Improvement of Tensile Properties of Cement-Stabilized Soil Using Natural Rubber Latex
Publication: Journal of Materials in Civil Engineering
Volume 34, Issue 4
Abstract
Unpaved cement-stabilized roads are commonly used for vehicular transportation in the rural areas of developed and developing countries. The high cement content of such roads, however, reduces the tensile fatigue life, especially at locations with a large strain level, resulting in the occurrence of sudden failure due to the initiation of cracks. In order to mitigate this current shortcoming, natural rubber latex (NRL) was studied in this research as an environment-friendly additive for cement stabilization works. The addition of NRL in a liquid state was found to be convenient for fieldwork implementation. The effect of influence factors was studied in this research, which included types of soil, NRL replacement ratio, water content, cement content and compaction energy on unconfined compressive strength (UCS), indirect tensile strength (ITS), and indirect tensile fatigue life (NF).

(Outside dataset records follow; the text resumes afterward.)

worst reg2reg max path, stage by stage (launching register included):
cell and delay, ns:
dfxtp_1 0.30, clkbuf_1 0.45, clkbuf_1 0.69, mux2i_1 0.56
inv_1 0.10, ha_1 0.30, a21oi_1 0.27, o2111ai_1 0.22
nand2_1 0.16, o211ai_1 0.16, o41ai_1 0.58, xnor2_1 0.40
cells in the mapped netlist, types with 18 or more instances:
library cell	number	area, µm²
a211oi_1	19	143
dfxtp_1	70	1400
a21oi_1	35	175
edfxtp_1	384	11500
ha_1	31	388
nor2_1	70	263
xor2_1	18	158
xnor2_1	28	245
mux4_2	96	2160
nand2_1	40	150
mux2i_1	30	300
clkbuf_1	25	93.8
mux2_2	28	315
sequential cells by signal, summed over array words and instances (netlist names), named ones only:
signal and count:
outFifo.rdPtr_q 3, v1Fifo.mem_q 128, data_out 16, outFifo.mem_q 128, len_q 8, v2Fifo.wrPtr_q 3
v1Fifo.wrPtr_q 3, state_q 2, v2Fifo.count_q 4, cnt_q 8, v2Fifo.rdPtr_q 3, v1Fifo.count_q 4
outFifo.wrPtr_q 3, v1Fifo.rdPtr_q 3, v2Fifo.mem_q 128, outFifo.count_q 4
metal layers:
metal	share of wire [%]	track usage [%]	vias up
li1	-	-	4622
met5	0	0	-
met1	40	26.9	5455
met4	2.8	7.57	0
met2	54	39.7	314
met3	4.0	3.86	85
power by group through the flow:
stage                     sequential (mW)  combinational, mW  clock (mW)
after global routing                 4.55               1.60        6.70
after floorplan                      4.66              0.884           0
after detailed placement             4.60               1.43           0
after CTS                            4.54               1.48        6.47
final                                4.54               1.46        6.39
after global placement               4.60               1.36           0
==> src/rtl/clock_pkg.sv <==
// Shared types and constants for the time-of-day clock.
//   bcd_t        : one BCD digit (always 0..9 in use)
//   time_t       : full displayed time, BCD digits plus 12-hour pm flag
//   *_MAX        : last value of each digit / hour field before it rolls over
//   RST_TIME_*   : time shown after reset for each display mode
package clock_pkg;

    typedef logic [3:0] bcd_t;

    typedef struct packed {
        bcd_t hr_t;
        bcd_t hr_u;
        bcd_t mn_t;
        bcd_t mn_u;
        bcd_t sc_t;
        bcd_t sc_u;
        logic pm;
    } time_t;

    // Digit limits: tens of minutes/seconds stop at 5, any units digit at 9.
    localparam bcd_t       TENS_MAX  = 4'd5;
    localparam bcd_t       UNITS_MAX = 4'd9;
    // Hour limits as packed BCD pairs {tens, units}.
    localparam logic [7:0] HR24_MAX  = 8'h23;
    localparam logic [7:0] HR12_MAX  = 8'h12;

    // Binary bounds used to validate a load request.
    localparam logic [4:0] SET_HR24_MAX = 5'd23;
    localparam logic [4:0] SET_HR12_MAX = 5'd12;
    localparam logic [5:0] SET_MIN_MAX  = 6'd59;

    localparam time_t RST_TIME_12H = time_t'({4'd1, 4'd2, 4'd0, 4'd0, 4'd0, 4'd0, 1'b0});
    localparam time_t RST_TIME_24H = time_t'('0);

endpackage
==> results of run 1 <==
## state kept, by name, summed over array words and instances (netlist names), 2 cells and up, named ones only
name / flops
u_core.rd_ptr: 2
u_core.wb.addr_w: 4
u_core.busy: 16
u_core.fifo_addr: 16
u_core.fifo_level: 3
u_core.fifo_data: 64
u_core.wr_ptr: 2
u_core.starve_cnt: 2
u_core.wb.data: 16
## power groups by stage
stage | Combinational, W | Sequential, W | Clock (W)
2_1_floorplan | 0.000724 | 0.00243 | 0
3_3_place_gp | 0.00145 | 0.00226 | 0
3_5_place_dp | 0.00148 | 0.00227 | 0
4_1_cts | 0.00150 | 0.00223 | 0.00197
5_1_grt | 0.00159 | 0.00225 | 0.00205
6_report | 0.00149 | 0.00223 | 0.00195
## src/rtl/mfe_pkg.sv

```systemverilog
// mfe_pkg: shared state encoding and width helpers for the mfe_seq sequencer.
`default_nettype none

package mfe_pkg;

  typedef enum logic [2:0] {
    ST_LOAD_KEY  = 3'd0,
    ST_GEN_RND   = 3'd1,
    ST_OUT_KEY   = 3'd2,
    ST_WAIT_DATA = 3'd3,
    ST_FEED      = 3'd4,
    ST_START     = 3'd5,
    ST_COMPUTE   = 3'd6,
    ST_DRAIN     = 3'd7
  } state_t;

  function automatic int idx_w(input int num_words);
    return (num_words > 1) ? $clog2(num_words) : 1;
  endfunction

  function automatic int cnt_w(input int max_val);
    return (max_val > 0) ? $clog2(max_val + 1) : 1;
  endfunction

  function automatic int key_frame_words(input int num_words);
    return 2 * num_words;
  endfunction

endpackage

`default_nettype wire

```

## src/rtl/mfe_word_buf.sv

```systemverilog
// mfe_word_buf: NUM_WORDS x DATA_WIDTH operand register file with a saturating
// write pointer and an independent indexed read port.
`default_nettype none

module mfe_word_buf
  import mfe_pkg::*;
#(
  parameter int DATA_WIDTH = 64,
  parameter int NUM_WORDS  = 16
) (
  input  logic                          clk,
  input  logic                          rst,
  input  logic                          clr_i,
  input  logic                          wr_i,
  input  logic [DATA_WIDTH-1:0]         wr_data_i,
  input  logic [idx_w(NUM_WORDS)-1:0]   rd_idx_i,
  output logic [idx_w(NUM_WORDS)-1:0]   wr_ptr_o,
  output logic [DATA_WIDTH-1:0]         rd_data_o
);

  localparam int IW = idx_w(NUM_WORDS);
  localparam logic [IW-1:0] LAST_IDX = IW'(NUM_WORDS - 1);

  logic [DATA_WIDTH-1:0] mem_q [NUM_WORDS];
  logic [IW-1:0]         ptr_q;
  logic [IW-1:0]         ptr_d;

  // clr_i wins over the increment but never blocks the write it accompanies
  always_comb begin
    ptr_d = ptr_q;
    if (clr_i) begin
      ptr_d = '0;
    end else if (wr_i && (ptr_q != LAST_IDX)) begin
      ptr_d = ptr_q + IW'(1);
    end
  end

  always_ff @(posedge clk) begin
    if (rst) begin
      ptr_q <= '0;
      for (int i = 0; i < NUM_WORDS; i++) begin
        mem_q[i] <= '0;
      end
    end else begin
      ptr_q <= ptr_d;
      if (wr_i) begin
        mem_q[ptr_q] <= wr_data_i;
      end
    end
  end

  assign wr_ptr_o  = ptr_q;
  assign rd_data_o = mem_q[rd_idx_i];

endmodule

`default_nettype wire

```

## src/rtl/mfe_seq.sv

```systemverilog
// mfe_seq: key/exponent/data sequencer in front of a word-serial modexp engine.
// Optional periodic re-keying of the exponent is enabled by defining MFE_REKEY_EN.
`default_nettype none

module mfe_seq
  import mfe_pkg::*;
#(
  parameter int DATA_WIDTH   = 64,
  parameter int NUM_WORDS    = 16,
  parameter int TIMEOUT      = 4096
`ifdef MFE_REKEY_EN
  , parameter int REKEY_BLOCKS = 256
`endif
) (
  input  logic                  clk,
  input  logic                  rst,
  input  logic                  key_valid_i,
  input  logic [DATA_WIDTH-1:0] key_data_i,
  output logic                  key_ready_o,
  input  logic                  rnd_valid_i,
  input  logic [DATA_WIDTH-1:0] rnd_data_i,
  output logic                  rnd_ready_o,
  input  logic                  din_valid_i,
  input  logic [DATA_WIDTH-1:0] din_data_i,
  output logic                  din_ready_o,
  input  logic                  key_reload_i,
  output logic                  dout_valid_o,
  output logic [DATA_WIDTH-1:0] dout_data_o,
  output logic                  dout_last_o,
  input  logic                  dout_ready_i,
  output logic                  eng_load_o,
  output logic [DATA_WIDTH-1:0] eng_m_o,
  output logic [DATA_WIDTH-1:0] eng_e_o,
  output logic [DATA_WIDTH-1:0] eng_n_o,
  output logic                  eng_start_o,
  input  logic                  eng_done_i,
  output logic                  eng_res_rd_o,
  input  logic [DATA_WIDTH-1:0] eng_res_i,
  output logic                  eng_clear_o,
  output logic                  busy_o,
  output logic                  error_o
);

  localparam int IW = idx_w(NUM_WORDS);
  localparam int TW = cnt_w(TIMEOUT);
  localparam logic [IW-1:0] LAST_IDX = IW'(NUM_WORDS - 1);
`ifdef MFE_REKEY_EN
  localparam int BW = cnt_w(REKEY_BLOCKS);
`endif

  state_t                state_q, state_d;
  logic [IW-1:0]         idx_q, idx_d;
  logic                  sel_q, sel_d;
  logic                  iss_done_q, iss_done_d;
  logic                  out_v_q, out_v_d;
  logic [DATA_WIDTH-1:0] out_d_q, out_d_d;
  logic                  out_l_q, out_l_d;
  logic                  pend_q, pend_d;
  logic                  pend_last_q, pend_last_d;
  logic [TW-1:0]         tmo_q, tmo_d;
  logic                  error_q, error_d;
  logic                  eng_clear_q, eng_clear_d;
  logic                  rst_seen_q;
  logic                  reload_pend_q, reload_pend_d;
`ifdef MFE_REKEY_EN
  logic [BW-1:0]         blk_q, blk_d;
`endif

  logic                  k_wr_d, k_clr_d, e_wr_d, e_clr_d, m_wr_d, m_clr_d;
  logic [IW-1:0]         k_ptr_q, e_ptr_q, m_ptr_q;
  logic [DATA_WIDTH-1:0] n_rd_d, e_rd_d, m_rd_d;
  logic                  take_d, can_load_d, reload_req_d;

  mfe_word_buf #(.DATA_WIDTH(DATA_WIDTH), .NUM_WORDS(NUM_WORDS)) u_n_buf (
    .clk(clk), .rst(rst), .clr_i(k_clr_d), .wr_i(k_wr_d), .wr_data_i(key_data_i),
    .rd_idx_i(idx_q), .wr_ptr_o(k_ptr_q), .rd_data_o(n_rd_d)
  );

  mfe_word_buf #(.DATA_WIDTH(DATA_WIDTH), .NUM_WORDS(NUM_WORDS)) u_e_buf (
    .clk(clk), .rst(rst), .clr_i(e_clr_d), .wr_i(e_wr_d), .wr_data_i(rnd_data_i),
    .rd_idx_i(idx_q), .wr_ptr_o(e_ptr_q), .rd_data_o(e_rd_d)
  );

  mfe_word_buf #(.DATA_WIDTH(DATA_WIDTH), .NUM_WORDS(NUM_WORDS)) u_m_buf (
    .clk(clk), .rst(rst), .clr_i(m_clr_d), .wr_i(m_wr_d), .wr_data_i(din_data_i),
    .rd_idx_i(idx_q), .wr_ptr_o(m_ptr_q), .rd_data_o(m_rd_d)
  );

  always_comb begin
    state_d       = state_q;
    idx_d         = idx_q;
    sel_d         = sel_q;
    iss_done_d    = iss_done_q;
    out_v_d       = out_v_q;
    out_d_d       = out_d_q;
    out_l_d       = out_l_q;
    pend_d        = pend_q;
    pend_last_d   = pend_last_q;
    tmo_d         = tmo_q;
    error_d       = error_q;
    eng_clear_d   = rst_seen_q;
    reload_pend_d = reload_pend_q;
`ifdef MFE_REKEY_EN
    blk_d         = blk_q;
`endif
    key_ready_o   = 1'b0;
    rnd_ready_o   = 1'b0;
    din_ready_o   = 1'b0;
    eng_load_o    = 1'b0;
    eng_start_o   = 1'b0;
    eng_res_rd_o  = 1'b0;
    k_wr_d        = 1'b0;
    k_clr_d       = 1'b0;
    e_wr_d        = 1'b0;
    e_clr_d       = 1'b0;
    m_wr_d        = 1'b0;
    m_clr_d       = 1'b0;

    reload_req_d = key_reload_i | reload_pend_q;
    take_d       = out_v_q & dout_ready_i;
    can_load_d   = ~out_v_q | take_d;

    if (take_d) begin
      out_v_d = 1'b0;
    end
    // a result popped last cycle lands in the output register now
    if (pend_q) begin
      out_v_d = 1'b1;
      out_d_d = eng_res_i;
      out_l_d = pend_last_q;
      pend_d  = 1'b0;
    end

    case (state_q)
      ST_LOAD_KEY: begin
        key_ready_o = ~reload_req_d;
        k_wr_d      = key_valid_i & key_ready_o;
        if (k_wr_d && (k_ptr_q == LAST_IDX)) begin
          k_clr_d = 1'b1;
          state_d = ST_GEN_RND;
`ifdef MFE_REKEY_EN
          blk_d   = '0;
`endif
        end
      end

      ST_GEN_RND: begin
        rnd_ready_o = 1'b1;
        // an all-zero most significant exponent word is consumed but discarded
        e_wr_d = rnd_valid_i & ~((e_ptr_q == LAST_IDX) && (rnd_data_i == '0));
        if (e_wr_d && (e_ptr_q == LAST_IDX)) begin
          e_clr_d    = 1'b1;
          state_d    = ST_OUT_KEY;
          idx_d      = '0;
          sel_d      = 1'b0;
          iss_done_d = 1'b0;
        end
      end

      ST_OUT_KEY: begin
        if (can_load_d && !iss_done_q) begin
          out_v_d = 1'b1;
          out_d_d = sel_q ? e_rd_d : n_rd_d;
          out_l_d = sel_q && (idx_q == LAST_IDX);
          if (idx_q == LAST_IDX) begin
            idx_d = '0;
            if (sel_q) begin
              iss_done_d = 1'b1;
            end else begin
              sel_d = 1'b1;
            end
          end else begin
            idx_d = idx_q + IW'(1);
          end
        end
        if (take_d && out_l_q) begin
          state_d = ST_WAIT_DATA;
        end
      end

      ST_WAIT_DATA: begin
        din_ready_o = ~reload_req_d;
        m_wr_d      = din_valid_i & din_ready_o;
        if (m_wr_d && (m_ptr_q == LAST_IDX)) begin
          m_clr_d = 1'b1;
          state_d = ST_FEED;
          idx_d   = '0;
        end
      end

      ST_FEED: begin
        eng_load_o = 1'b1;
        if (idx_q == LAST_IDX) begin
          idx_d   = '0;
          state_d = ST_START;
        end else begin
          idx_d = idx_q + IW'(1);
        end
      end

      ST_START: begin
        eng_start_o = 1'b1;
        tmo_d       = TW'(1);
        state_d     = ST_COMPUTE;
      end

      ST_COMPUTE: begin
        if (eng_done_i) begin
          state_d    = ST_DRAIN;
          idx_d      = '0;
          iss_done_d = 1'b0;
        end else if (tmo_q >= TW'(TIMEOUT)) begin
          error_d     = 1'b1;
          eng_clear_d = 1'b1;
          state_d     = ST_WAIT_DATA;
        end else begin
          tmo_d = tmo_q + TW'(1);
        end
      end

      ST_DRAIN: begin
        // pop only when the popped word is guaranteed a free output slot
        if (!iss_done_q && !pend_q && can_load_d) begin
          eng_res_rd_o = 1'b1;
          pend_d       = 1'b1;
          pend_last_d  = (idx_q == LAST_IDX);
          if (idx_q == LAST_IDX) begin
            iss_done_d = 1'b1;
          end else begin
            idx_d = idx_q + IW'(1);
          end
        end
        if (take_d && out_l_q) begin
`ifdef MFE_REKEY_EN
          if (blk_q == BW'(REKEY_BLOCKS - 1)) begin
            blk_d   = '0;
            state_d = ST_GEN_RND;
          end else begin
            blk_d   = blk_q + BW'(1);
            state_d = ST_WAIT_DATA;
          end
`else
          state_d = ST_WAIT_DATA;
`endif
        end
      end

      default: state_d = ST_LOAD_KEY;
    endcase

    if ((state_q == ST_WAIT_DATA || state_q == ST_LOAD_KEY) && reload_req_d) begin
      state_d       = ST_LOAD_KEY;
      idx_d         = '0;
      k_clr_d       = 1'b1;
      e_clr_d       = 1'b1;
      m_clr_d       = 1'b1;
      error_d       = 1'b0;
      eng_clear_d   = 1'b1;
      reload_pend_d = 1'b0;
    end else if (key_reload_i) begin
      reload_pend_d = 1'b1;
    end
  end

  always_ff @(posedge clk) begin
    if (rst) begin
      state_q       <= ST_LOAD_KEY;
      idx_q         <= '0;
      sel_q         <= 1'b0;
      iss_done_q    <= 1'b0;
      out_v_q       <= 1'b0;
      out_d_q       <= '0;
      out_l_q       <= 1'b0;
      pend_q        <= 1'b0;
      pend_last_q   <= 1'b0;
      tmo_q         <= '0;
      error_q       <= 1'b0;
      eng_clear_q   <= 1'b0;
      rst_seen_q    <= 1'b1;
      reload_pend_q <= 1'b0;
`ifdef MFE_REKEY_EN
      blk_q         <= '0;
`endif
    end else begin
      state_q       <= state_d;
      idx_q         <= idx_d;
      sel_q         <= sel_d;
      iss_done_q    <= iss_done_d;
      out_v_q       <= out_v_d;
      out_d_q       <= out_d_d;
      out_l_q       <= out_l_d;
      pend_q        <= pend_d;
      pend_last_q   <= pend_last_d;
      tmo_q         <= tmo_d;
      error_q       <= error_d;
      eng_clear_q   <= eng_clear_d;
      rst_seen_q    <= 1'b0;
      reload_pend_q <= reload_pend_d;
`ifdef MFE_REKEY_EN
      blk_q         <= blk_d;
`endif
    end
  end

  assign dout_valid_o = out_v_q;
  assign dout_data_o  = out_d_q;
  assign dout_last_o  = out_l_q;
  assign eng_m_o      = eng_load_o ? m_rd_d : '0;
  assign eng_e_o      = eng_load_o ? e_rd_d : '0;
  assign eng_n_o      = eng_load_o ? n_rd_d : '0;
  assign eng_clear_o  = eng_clear_q;
  assign error_o      = error_q;
  assign busy_o       = (state_q != ST_WAIT_DATA) && (state_q != ST_LOAD_KEY);

endmodule

`default_nettype wire
```
[src/rtl/ascii_fifo.sv]
// Registered-pointer queue, head shown combinationally (write visible next cycle).
// Full push without a same-cycle pop is dropped and flags a sticky overflow.
module ascii_fifo #(
  parameter int DEPTH = 8,
  parameter int WIDTH = 8
) (
  input  logic                     clk,
  input  logic                     rst,
  input  logic                     push,
  input  logic [WIDTH-1:0]         data,
  input  logic                     pop,
  input  logic                     clr_ovf,
  output logic [WIDTH-1:0]         head,
  output logic                     valid,
  output logic [$clog2(DEPTH):0]   fill,
  output logic                     overflow
);
  localparam int AW = $clog2(DEPTH);

  logic [WIDTH-1:0] mem [DEPTH];
  logic [AW:0]      wr_ptr, rd_ptr;
  logic             empty, full, do_push, do_pop;

  assign fill    = wr_ptr - rd_ptr;
  assign empty   = (fill == '0);
  assign full    = (fill == (AW+1)'(DEPTH));
  assign do_pop  = pop && !empty;
  assign do_push = push && (!full || do_pop);
  assign valid   = !empty;
  assign head    = empty ? '0 : mem[rd_ptr[AW-1:0]];

  always_ff @(posedge clk) begin
    if (do_push) mem[wr_ptr[AW-1:0]] <= data;
  end

  always_ff @(posedge clk or posedge rst) begin
    if (rst) begin
      wr_ptr   <= '0;
      rd_ptr   <= '0;
      overflow <= 1'b0;
    end else begin
      if (do_push) wr_ptr <= wr_ptr + 1'b1;
      if (do_pop)  rd_ptr <= rd_ptr + 1'b1;
      // A fresh drop wins over a clear in the same cycle.
      if (push && !do_push) overflow <= 1'b1;
      else if (clr_ovf)     overflow <= 1'b0;
    end
  end
endmodule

Portland cement (Type I) contents were varied to 3%, 5%, and 7% by weight of dry soil, and NRL replacement ratios were varied to 10%, 15%, 20%, 25%, and 30% by weight of liquid admixture of water and NRL. The UCS, ITS, and NF values were found to increase when increasing the NRL replacement ratio, up to the highest value at the optimum NRL replacement ratio. The maximum ITS, which is directly related to UCS, was found at optimum liquid content (OLC). Although the cement-NRL-stabilized samples exhibited higher total deformation under a particular fatigue tensile stress, the plastic deformation was found to be significantly lower when compared with cement-stabilized samples at similar cement contents. This indicates that NRL replacement improves the capacity to withstand the developed plastic strain against fatigue. Furthermore, the emission values for cement-NRL-stabilized soil were found to be lower than that of cement-stabilized soil at a similar ITS.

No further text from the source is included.